Closed ldenoue closed 7 months ago
This is the only remaining feature before we are feature-complete with respect to the OpenAI API. We will implement this before 1.0. Thank you for bringing this up!
Note that the Core ML decoder is unable to do a forward pass with multiple tokens in one forward pass at the moment so we need to "decode the prompt" one 1 token at a time. This will likely result in a slowdown in the short term for long prompts. When we bring up the MLX backend, it shouldn't be a problem at all.
Yep, good callout @ldenoue, this is definitely needed for parity, and we have been tracking todos for when it is available.

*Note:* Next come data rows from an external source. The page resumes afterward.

What follows belongs to an exercise in optimizing a design on an open flow for small area; a production flow would make more cautious choices. The RTL was checked by simulation tests, not by an equivalence proof against the original design. No activity file was given, so power comes from the tool's default toggle rates.

## job 2152
==> flow/design.v (excerpt) <==
module memoria_fpga_top (
    input  logic        clk50,
    input  logic [3:0]  SW,
    input  logic        KEY0_n,
    input  logic        KEY1_n,
    input  logic        RESET_n,
    output logic        vgaclk,
    output logic        hsync, vsync,
    output logic        sync_b, blank_b,
    output logic [7:0]  r, g, b,
    output logic        LED_P1,
    output logic        LED_P2,
    output logic [3:0]  P1_PAIRS,
    output logic [3:0]  P2_PAIRS,
    output logic [6:0]  HEX0,
    output logic [6:0]  HEX1,
    output logic [6:0]  HEX2
);
    logic       ph;
    logic [3:0] xs, ys;
    logic [6:0] xc;
    logic [5:0] yc;
    vgaController u_vgac (
        .clk(clk50), .rst_n(RESET_n), .ph(ph), .xs(xs), .xc(xc), .ys(ys), .yc(yc)
    );
    assign vgaclk = ~ph;
    assign hsync  = ~(xs == 4'b1010);
    assign vsync  = ~(ys == 4'b1010);
    assign sync_b = hsync & vsync;
    logic start_pulse, click_pulse;
    btn_debouncer u_db_start (.clk(clk50), .rst_n(RESET_n), .btn_n_raw(KEY0_n), .press(start_pulse));
    btn_debouncer u_db_click (.clk(clk50), .rst_n(RESET_n), .btn_n_raw(KEY1_n), .press(click_pulse));
    logic       gover, cur, a_up, b_up, a_gone;
    logic [3:0] ia, ib, p1, p2, sec;
    logic [7:0] pr;
    memory_game_fsm_bc u_game (
        .clk(clk50), .rst_n(RESET_n), .start(start_pulse), .click(click_pulse), .sel_idx(SW),
        .gover(gover), .cur(cur), .ia(ia), .ib(ib), .pr(pr), .a_up(a_up), .b_up(b_up),
        .a_gone(a_gone), .p1(p1), .p2(p2), .sec(sec)
    );
    turn_leds u_leds (
        .clk(clk50), .rst_n(RESET_n), .ph(ph), .game_active(~gover), .current_player(cur),
        .led_p1(LED_P1), .led_p2(LED_P2)
    );
    assign P1_PAIRS = p1;
    assign P2_PAIRS = p2;
    hex7seg_pairs      u_hex_p1 (.hex(p1),  .seg(HEX0));
    hex7seg_pairs      u_hex_p2 (.hex(p2),  .seg(HEX1));
    hex7seg_active_low u_hex_tm (.hex(sec), .seg(HEX2));
    videoGen_game u_vgen (
        .clk(clk50), .rst_n(RESET_n), .ph(ph), .xs(xs), .xc(xc), .ys(ys), .yc(yc),
        .sel_idx(SW), .ia(ia), .ib(ib), .pr(pr), .a_up(a_up), .b_up(b_up), .a_gone(a_gone),
  ...
Settings: LEC_CHECK=0, ABC_AREA=1, CAP_MARGIN=20, CORE_MARGIN=2, CORE_UTILIZATION=70, CTS_BUF_LIST=sky130_fd_sc_hd__clkbuf_8, PLACE_DENSITY=0.85, SLEW_MARGIN=20; clock period 80.0 ns.
standard.sh (not shown) runs the stock make flow with config.mk's settings and CLKGATE_MAP_FILE= SYNTH_SCRIPT=/design/flow/synth_recipe.tcl, a recipe that flattens the netlist after the stock synthesis.
==> flow/flow/run.sh <==
#!/bin/bash
# Own layout flow:
#  1. the standard synthesis (standard.sh synth), unchanged;
#  2. the combinational logic of that netlist re-mapped by ABC with an
#     area-oriented script (flow/remap.tcl); every register instance is kept
#     with its name and cell;
#  3. the standard floorplan, placement, CTS and routing (standard.sh) on
#     the re-mapped netlist, with the port buffers made from buf_1 and a
#     clock tree of clkbuf_8 leaf clusters without dummy balancing loads.
# Each step's full output goes to a log file of its own in this folder
# (ORFS's own per-step logs are under orfs/logs/).
set -euo pipefail
W=$(pwd)
R=$W/orfs/results/$FLOW_PLATFORM/memoria_fpga_top/base
YOSYS=$FLOW_HOME/../tools/install/yosys/bin/yosys

bash standard.sh synth > log_1_standard_synth.txt 2>&1

cp "$R/1_2_yosys.v" "$W/synth_standard.v"
LIB=$FLOW_HOME/platforms/$FLOW_PLATFORM/lib/sky130_fd_sc_hd__tt_025C_1v80.lib \
IN=$W/synth_standard.v OUT=$R/1_2_yosys.v TOP=$FLOW_TOP \
DONT_USE="$(cat flow/dont_use.txt)" \
    "$YOSYS" -c flow/remap.tcl > log_2_remap.txt 2>&1
rm -f "$R/1_synth.odb" "$R/1_synth.sdc"

BUFFER_PORTS_ARGS="-buffer_cell sky130_fd_sc_hd__buf_1" \
CTS_ARGS="-sink_clustering_enable -repair_clock_nets -buf_list sky130_fd_sc_hd__clkbuf_8 -dont_use_dummy_load -sink_clustering_size 30 -sink_clustering_max_diameter 100" \
    bash standard.sh > log_3_standard_layout.txt 2>&1
Other scripts of this flow, unchanged in this note and not shown: flow/flow/dont_use.txt, flow/flow/remap.tcl
The flow did not stop early for job 2152: all stages ran, and the layout cleared the timing, DRC and antenna checks.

We built a look-up table to address this for the common task and language combinations which is the usePrefillCache
option, but arbitrary text prompts will require either generating the cache 1 token at a time like @atiorh mentioned, or a new model that can generate prompt caches in a single forward pass, which will likely come from integrating MLX #33. See this thread for a similar discussion of the issue https://github.com/huggingface/transformers/issues/23845#issue-1731010774
In the meantime the simplest way to go about this would be opening up the prefill prompt tokens to be set via DecodingOptions
directly, which would enable arbitrary prompts including startofprev and custom vocabulary words as you requested, but would require a forward pass for each token, what do you think?
Like OpenAI's Whisper, is it possible to pass a text prompt which could be used to improve the quality of the transcript?
See https://cookbook.openai.com/examples/whisper_prompting_guide#pass-names-in-the-prompt-to-prevent-misspellings
Laurent